Komisi Pemberantasan Korupsi (KPK) sedang mendalami dugaan korupsi pada pembangunan 31 rumah sakit umum daerah (RSUD) di seluruh Indonesia, terkait kasus di RSUD Kolaka Timur, Sulawesi Tenggara. Pendalaman ini dilakukan seiring pengungkapan tersangka baru pada 24 November 2025. Proyek tersebut bagian dari program Kementerian Kesehatan tahun 2025.
Komisi Pemberantasan Korupsi (KPK) mendalami dugaan tindak pidana korupsi pada pembangunan 31 RSUD di Indonesia, sebagai kelanjutan dari penyidikan kasus RSUD Kolaka Timur di Sulawesi Tenggara. Pelaksana Tugas Deputi Penindakan dan Eksekusi KPK Asep Guntur Rahayu menyatakan hal ini pada 24 November 2025 di Gedung Merah Putih KPK, Jakarta. "Kami juga mendalami untuk yang 31 rumah sakit yang lainnya. Karena, kami menduga tidak hanya di Kolaka Timur bahwa ada peristiwa pidana seperti ini," ujar Asep.

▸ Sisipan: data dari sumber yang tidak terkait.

This is an optimization exercise on Yosys and OpenROAD, whose aim is small area, not a production implementation. Function was checked by simulation only, so behaviour that the tests miss may differ from the original. Power and IR drop assume default switching activity.

==> flow/design.v, too long to show whole: its modules and the start of the top module <==
// module fgtc: 925 lines
// module rg: 13 lines
// module rg2: 13 lines
// module aoi222: 3 lines
// module aoi221: 3 lines
// module aoi22: 3 lines
// module aoi21: 3 lines
// module nd2: 3 lines
module fgtc #(
    parameter [6:0]  P_DEV_ADDR      = 7'h36,
    parameter [7:0]  P_RA_RCOMP0     = 8'h38,
    parameter [7:0]  P_RA_TEMPCO     = 8'h39,
    parameter [7:0]  P_RA_FULLCAPREP = 8'h10,
    parameter [7:0]  P_RA_CYCLES     = 8'h17,
    parameter [7:0]  P_RA_FULLCAPNOM = 8'h23,
    parameter [15:0] P_SETTLE_MS     = 16'd10,
    parameter [15:0] P_POLL_MS       = 16'd1
) (
    input             clk,
    input             rst,           
    input             host_we,
    input      [5:0]  host_addr,
    input      [15:0] host_wdata,
    output     [15:0] host_rdata,
    output            irq,
    output            bus_req,
    output     [2:0]  bus_kind,
    output     [7:0]  bus_byte,
    input             bus_ack,
    input      [7:0]  bus_st,
    input      [7:0]  bus_d,
    output            nv_req,
    output            nv_we,
    output     [15:0] nv_addr,
    output     [15:0] nv_wdata,
    input             nv_ack,
    input      [15:0] nv_rdata,
    input             ms_tick
);
  // ...
==> flow/run.sh <==
#!/bin/bash
# synth_recipe.tcl (not shown) runs the flow's synth.tcl, then flattens the netlist and writes it again
# the make line also repeats each setting of config.mk as NAME=value (left out here)
make -C /OpenROAD-flow-scripts/flow DESIGN_CONFIG=/design/flow/config.mk WORK_HOME=/design/flow/orfs CLKGATE_MAP_FILE= SYNTH_SCRIPT=/design/flow/synth_recipe.tcl finish
==> flow/config.mk <==
export PLATFORM = sky130hd
export DESIGN_NAME = fgtc
export DESIGN_NICKNAME = fgtc
export VERILOG_FILES = /design/flow/design.v
export SDC_FILE = /design/flow/constraint.sdc
export NUM_CORES = 4
export LEC_CHECK = 0
export CAP_MARGIN = 20
export CORE_MARGIN = 2
export CORE_UTILIZATION = 40
export CTS_BUF_LIST = sky130_fd_sc_hd__clkbuf_16
export CTS_CLUSTER_DIAMETER = 80
export CTS_CLUSTER_SIZE = 24
export SLEW_MARGIN = 20
export SYNTH_HIERARCHICAL = 1
==> flow/constraint.sdc <==
create_clock -name core_clock -period 10.0 [get_ports {clk}]
set_input_delay 2.0000 -clock core_clock [delete_from_list [all_inputs] [get_ports {clk}]]
set_output_delay 2.0000 -clock core_clock [all_outputs]
set_load 0.01 [all_outputs]
==> summary.txt, run 1 <==
- P per Cell Area: 143 mW/mm²
- Syn Std Cell Area: between 0.03 and 0.04 mm²
- Commonest non-fill, non-tap cell in the layout: dfxtp_1
- Netlist cell types: 95
- Pwr top: sequential cells
- P_leak: approximately 13 nW
- Syn_nets: approximately 3300
- FF+latch area: roughly 0.014 mm²
- Clock group: approximately 1.9 mW
- Area of the core: around 0.079 mm²
- # rows: between 100 and 150
- Asr flop ratio synth: 0
- Final Power: 5.03 mW
- Outcome: finished clean
- Combinational share of power: 0.072
- Place WS: between 0.3 and 0.4 ns
- Routing usage on met3: 0.0673
- Most frequent cells in the layout: dfxtp_1, a22o_1, a222oi_1, nand2_1, nor2_1
- IO Count: 123
- Num CTS Buffers: 41
- Diodes inserted: 1
- Worst setup path start: host_addr[3]
- Area grow syn2layout: 10.1%
- Non-CTS inverters: roughly 100
- CTS Sinks: about 690
- Seq/Total Area, Yosys: 0.429
- Non-clock buffer share: 0.0703
==> run 2, diff against run 1 <==
==> flow/flow/run.sh (new file) <==
#!/bin/bash
# Own layout flow: the standard ORFS flow (standard.sh) with two changes,
# passed to the ORFS scripts through the environment variables they read:
#   - port buffering (global_place.tcl, buffer_ports) uses sky130_fd_sc_hd__buf_1;
#   - clock tree synthesis (cts.tcl) clusters at most 14 sinks within 60 um per
#     sky130_fd_sc_hd__clkbuf_8 leaf buffer and inserts no dummy loads.
# Synthesis, floorplan, power grid, tap cells, placement, timing repair and
# routing are the standard flow's.  make's full output goes to standard.log in
# this folder; ORFS keeps each step's own log under orfs/logs/.
set -euo pipefail
export BUFFER_PORTS_ARGS="-buffer_cell sky130_fd_sc_hd__buf_1"
export CTS_ARGS="-sink_clustering_enable -repair_clock_nets -dont_use_dummy_load -buf_list sky130_fd_sc_hd__clkbuf_8 -sink_clustering_size 14 -sink_clustering_max_diameter 60"
bash standard.sh > standard.log 2>&1
==> flow/standard.sh (new file) <==
#!/bin/bash
# synth_recipe.tcl (not shown) runs the flow's synth.tcl, then flattens the netlist and writes it again
# the make line also repeats each setting of config.mk as NAME=value (left out here)
make -C /OpenROAD-flow-scripts/flow DESIGN_CONFIG=/design/flow/config.mk WORK_HOME=/design/flow/orfs CLKGATE_MAP_FILE= SYNTH_SCRIPT=/design/flow/synth_recipe.tcl "${@:-finish}"
--- a/flow/config.mk
+++ b/flow/config.mk
@@ -10,5 +10,2 @@
 export CORE_UTILIZATION = 40
-export CTS_BUF_LIST = sky130_fd_sc_hd__clkbuf_16
-export CTS_CLUSTER_DIAMETER = 80
-export CTS_CLUSTER_SIZE = 24
 export SLEW_MARGIN = 20
removed: flow/run.sh
==> run 2 against run 1 <==
The layout now fails its checks (negative setup slack). Clock skew is 0.074 ns higher. Largest cell class unchanged. Combinational power is 5.6% lower. Worst hold slack got worse by 0.0018 ns. Utilization fell by 1.7 points. Register-to-register slack is essentially flat. Sequential cell count did not move. Synthesized cell count is the same.
==> summary.txt, run 2 <==
- Die height: 287 µm (unchanged)
- Post-synth EDFFs: 0 (unchanged)
- Peak VDD IR: 0.115 mV (was 0.111 mV)
- Asr flop ratio synth: 0 (unchanged)
- DRT Pass-1 Iters: 13 (was 14)
- IO Count: 123 (unchanged)
- Cts hold-fix bufs: 0 (unchanged)
- Max clock buf depth: 3 (unchanged)
- Detail Route Antenna Nets: 0 (unchanged)
- Most frequent cells in the layout: dfxtp_1, a22o_1, a222oi_1, nand2_1, nor2_1 (unchanged)
- Die W: 287 µm (unchanged)
- Area grow syn2layout: 5.82% (was 10.1%)
- Fill count: 7843 (was 7700)
- Crit path capture type: output port (unchanged)
- Max Cap Viol: 0 (unchanged)
- CP startpoint kind: flip-flop (was input port)
- F_max: 99.6 MHz (was 102 MHz)
- Largest regs: rxbuf x128, txbuf x128, cache x80 (unchanged)
- Commonest register cell after synthesis: dfxtp_1 (unchanged)
- Root buffer cell: clkbuf_8 (was clkbuf_16)
- Final cell count without fillers: 4360 (was 4387)
- Area of the core: 0.0791 mm² (unchanged)
- Met3 WL post-DR: 17.2 mm (was 16.9 mm)
- Post-layout minimum cycle time: 10.04 ns (was 9.80 ns)
- Vias: 30193 (was 30065)
- Met2 wire len: 56.6 mm (about the same)
- Netlist cell types: 95 (unchanged)
- Setup tns final: -0.0378 ns (was 0 ns)
- Syn_area_per_cell: 9.88 µm² (unchanged)
- IO buf count: 121 (unchanged)
- Post-Route WL: 140 mm (was 139 mm)
- Post-route met1 wirelength: 59.0 mm (was 58.6 mm)
- Initial core utilization: 0.404 (unchanged)
- P per Cell Area: 137 mW/mm² (was 143 mW/mm²)
- WHS: 0.472 ns (was 0.474 ns)
- Mapped Cells: 3238 (unchanged)
- P_leak: 12.5 nW (was 13.2 nW)
- Global-route wire length before repair: 198 mm (was 197 mm)
- Outcome: complete, but fails checks (was finished clean)
- GRT Resource Usage Total: 0.327 (was 0.323)
- Top cell type by total area after synthesis: dfxtp_1 (unchanged)
- Path type of the worst setup path: reg2out (was in2out)
- Setup WS post-layout: -0.0378 ns (was 0.202 ns)
- Place WS: 0.759 ns (was 0.343 ns)
- Inst Count DP: 4288 (was 4321)
- Vias in the first global route: 26980 (was 26976)
- 1st-iter DRT viols: 5984 (was 5615)
- Critical Path RT: 8.00 ns (about the same)
- Seq/Total Area, Yosys: 0.429 (unchanged)
- WP data arrival: 8.04 ns (was 7.80 ns)
- Max FO, Critical Path: 17 (was 9)
- Htree depth: 3 (was 2)
- Commonest non-fill, non-tap cell in the layout: dfxtp_1 (unchanged)
- Num CTS Buffers: 66 (was 41)
- DRC: 0 (unchanged)
- Flops & latches, synth: 686 (unchanged)
- Die area: 0.0823 mm² (unchanged)
- RSZ-0062 raised after global routing: no (unchanged)
- CTS Sinks: 686 (unchanged)
- Worst-Margin Slew: 1.28 ns (was 1.17 ns)
- Fin nets: 3396 (was 3404)
- Largest net degree at the start of global routing: 65 (unchanged)
- Violated layout checks: negative setup slack
- Final Util: 0.428 (was 0.445)
- Most frequent cell after synthesis: dfxtp_1 (unchanged)
- Final worst-path cycle share: 1.00 (was 0.980)
- CTS clk-pin slew, worst paths: 0.09 ns (about the same)
- Syn Std Cell Area: 0.0320 mm² (unchanged)
- Hold/Removal Path Class: reg2reg (unchanged)
- Clock Latency Late Sink: 0.73 ns (was 0.62 ns)
- Area after DPL: 0.0329 mm² (was 0.0339 mm²)
- CTS tree: built (unchanged)
- Synth top cells by count: dfxtp_1, a22o_1, a222oi_1 (unchanged)
- Top cell type's share of synthesized area: 0.429 (unchanged)
- DP Wirelength: 100 mm (was 101 mm)
- Routability Congestion: 1.05 (was 1.02)
- Global route overflow: 0 (unchanged)
- # setup viols final: 1 (was 0)
- Top cells by area, synth: dfxtp_1, a22o_1, a222oi_1 (unchanged)
- Initial antenna violation count: 8 (was 2)
- Rel. slew slack: 0.144 (was 0.202)
- # rows: 103 (unchanged)
- Post-route design area: 0.0339 mm² (was 0.0352 mm²)
- Highest routed layer: met5 (unchanged)
- Count of warnings emitted by yosys: 7 (unchanged)
- Post-DR vias/cell: 6.93 (was 6.85)
- WL/cell: 32.1 µm (was 31.6 µm)
- Final Power: 4.64 mW (was 5.03 mW)
- Final max-slew violation count: 0 (unchanged)
- Fraction of layout cells with a size suffix above 1: 0.124 (about the same)
- Hold Violations, Final: 0 (unchanged)
- Clock skew: 0.102 ns (was 0.0283 ns)
- Syn_nets: 3328 (unchanged)
-- run 2: cell counts after synthesis --
No cell type changed its count.
-- run 2: final timing paths --
kind | start | end | slack (ns) | depth (start not counted)
worst min register to register | stage[19]$_DFF_P_ | stage[3]$_DFF_P_ | 0.47 | 1
worst max-delay path | cmd[12]$_DFF_P_ | bus_byte[5] | -0.04 | 18
worst max register to register | cmd[12]$_DFF_P_ | ph[1]$_SDFFE_PN0P_ | 1.41 | 22
worst min-delay path | stage[19]$_DFF_P_ | stage[3]$_DFF_P_ | 0.47 | 1
-- run 2: power breakdown --
group | total, mW | leakage, nW | internal, mW | switching (mW)
registers | 2.76 | 5.54 | 2.75 | 0.0162
logic | 0.340 | 6.53 | 0.0736 | 0.267
clock network | 1.53 | 0.475 | 0.591 | 0.944
-- run 2: cells by family after synthesis --
kind of cell             Yosys count  share of synthesized area
AO/OA/AOI/OAI                   1280                      0.336
other                              1                   0.000117
XOR/XNOR                          64                     0.0175
flip-flops                       686                      0.429
adder cells (fa/ha/maj)           30                     0.0120
AND/OR/NAND/NOR                  788                      0.119
multiplexers                      31                    0.00978
buffers and inverters            358                     0.0765
-- run 2: repair_timing --
action	4_1_cts	5_1_grt
resized for setup	0	4
setup endpoints to repair	0	3
buffers inserted	0	0
endpoints found under the hold margin	0	0
-- run 2: critical path, stage by stage (launching register included) --
cell and delay, ns:
dfxtp_1 0.95, nand4bb_1 0.52, nor3_1 0.13, a2111o_1 0.43, a211oi_4 0.57, inv_4 0.12
ha_1 0.39, nand4_1 0.29, and2_1 0.44, nor2_1 0.16, buf_4 0.23, a222oi_1 0.93
nand4_1 0.30, nor4_1 0.67, buf_4 0.27, nand2_1 0.22, o21ai_0 0.28, mux2i_1 0.21
buf_1 0.20
-- run 2: final cells by class --
type	instances	area (µm²)	area share
well taps	1050	1310	0.0388
flip-flops and latches	686	13700	0.406
multi-input cells	2194	16000	0.473
inverters	101	384	0.0113
diodes	6	15.0	0.000444
repair buffers	257	1490	0.0440
clock buffers	66	908	0.0268
-- run 2: metal layers --
layer | track usage | vias to the layer above
li1 | - | 12943
met1 | 0.478 | 14719
met2 | 0.457 | 2198
met3 | 0.0665 | 331
met4 | 0.151 | 2
met5 | 0 | -
-- run 2: per-module statistics from Yosys, one instance, submodules excluded, excerpt --
| module | cells | flops+latches | copies in the design |
|---|---|---|---|
| fgtc | 2204 | 686 | 1 |
| aoi221 | 1 | 0 | 2 |
| aoi222 | 1 | 0 | 194 |
| aoi21 | 1 | 0 | 4 |
| nd2 | 1 | 0 | 1 |

[afterwards: timing with drivers on the ports]
In the flow no input, the clock included, has a driving cell. The finished layouts below were timed again as built, in two steps.
Step 1 assumes that a clkbuf_16 drives the clock port and a buf_2 every other input.
Step 2 adds t to the input delays and takes it off the output delays; t is the mean of the earliest and latest rising clock arrival at the registers after step 1. Input paths then give back, and output paths get back, about the clock's delay inside the block.
Slacks: ideal ports / drivers / drivers and shift; pairs: ideal ports / drivers.
run	shift t [ns]	setup WS [ns]	hold WS [ns]
run 1	0.676	0.202 / 0.131 / 0.131	0.474 / 0.474 / 0.474
run 2	0.744	-0.038 / -0.104 / 0.184	0.472 / 0.472 / 0.472
For run 1, which loses most, drivers alone change the setup slack by -0.071 ns; drivers and shift together by -0.071 ns.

Pembangunan RSUD Kolaka Timur dan 31 RSUD lainnya merupakan bagian dari Program Hasil Terbaik Cepat Presiden Prabowo Subianto dan Wakil Presiden Gibran Rakabuming Raka tahun 2025, yang dijalankan Kementerian Kesehatan dengan alokasi dana Rp4,5 triliun. Proyek ini bertujuan meningkatkan kualitas 32 RSUD, termasuk peningkatan fasilitas RSUD Kolaka Timur dari Kelas D menjadi Kelas C menggunakan dana alokasi khusus (DAK).
Timeline kasus dimulai pada 9 Agustus 2025, ketika KPK melakukan operasi tangkap tangan (OTT) dan mengumumkan lima tersangka: Bupati Kolaka Timur Abdul Azis (ABZ), penanggung jawab Kemenkes Andi Lukman Hakim (ALH), pejabat pembuat komitmen Ageng Dermanto (AGD), serta pegawai PT Pilar Cadas Putra Deddy Karnady (DK) dan Arif Rahman (AR). Pada 6 November 2025, KPK mengumumkan tiga tersangka baru tanpa identitas publik. Pada 24 November 2025, identitas mereka diungkap dan langsung ditahan: aparatur sipil negara Badan Pendapatan Daerah Sulawesi Tenggara Yasin (YSN), Ketua Tim Kerja Sarana Prasarana Alat Laboratorium Kesehatan Masyarakat Kemenkes Hendrik Permana (HP), dan Direktur Utama PT Griksa Cipta Aswin Griksa (AGR).
KPK juga membuka peluang memanggil Menteri Kesehatan Budi Gunadi Sadikin, dengan pendekatan pemeriksaan dari bawah ke atas. "Jadi, ini memeriksanya dari bottom up... Dari bawah dulu, dari para penerima, para pegawai, kemudian ini mulai naik ke dirjen dan lain-lain," kata Asep, menjelaskan fokus pada aliran kickback.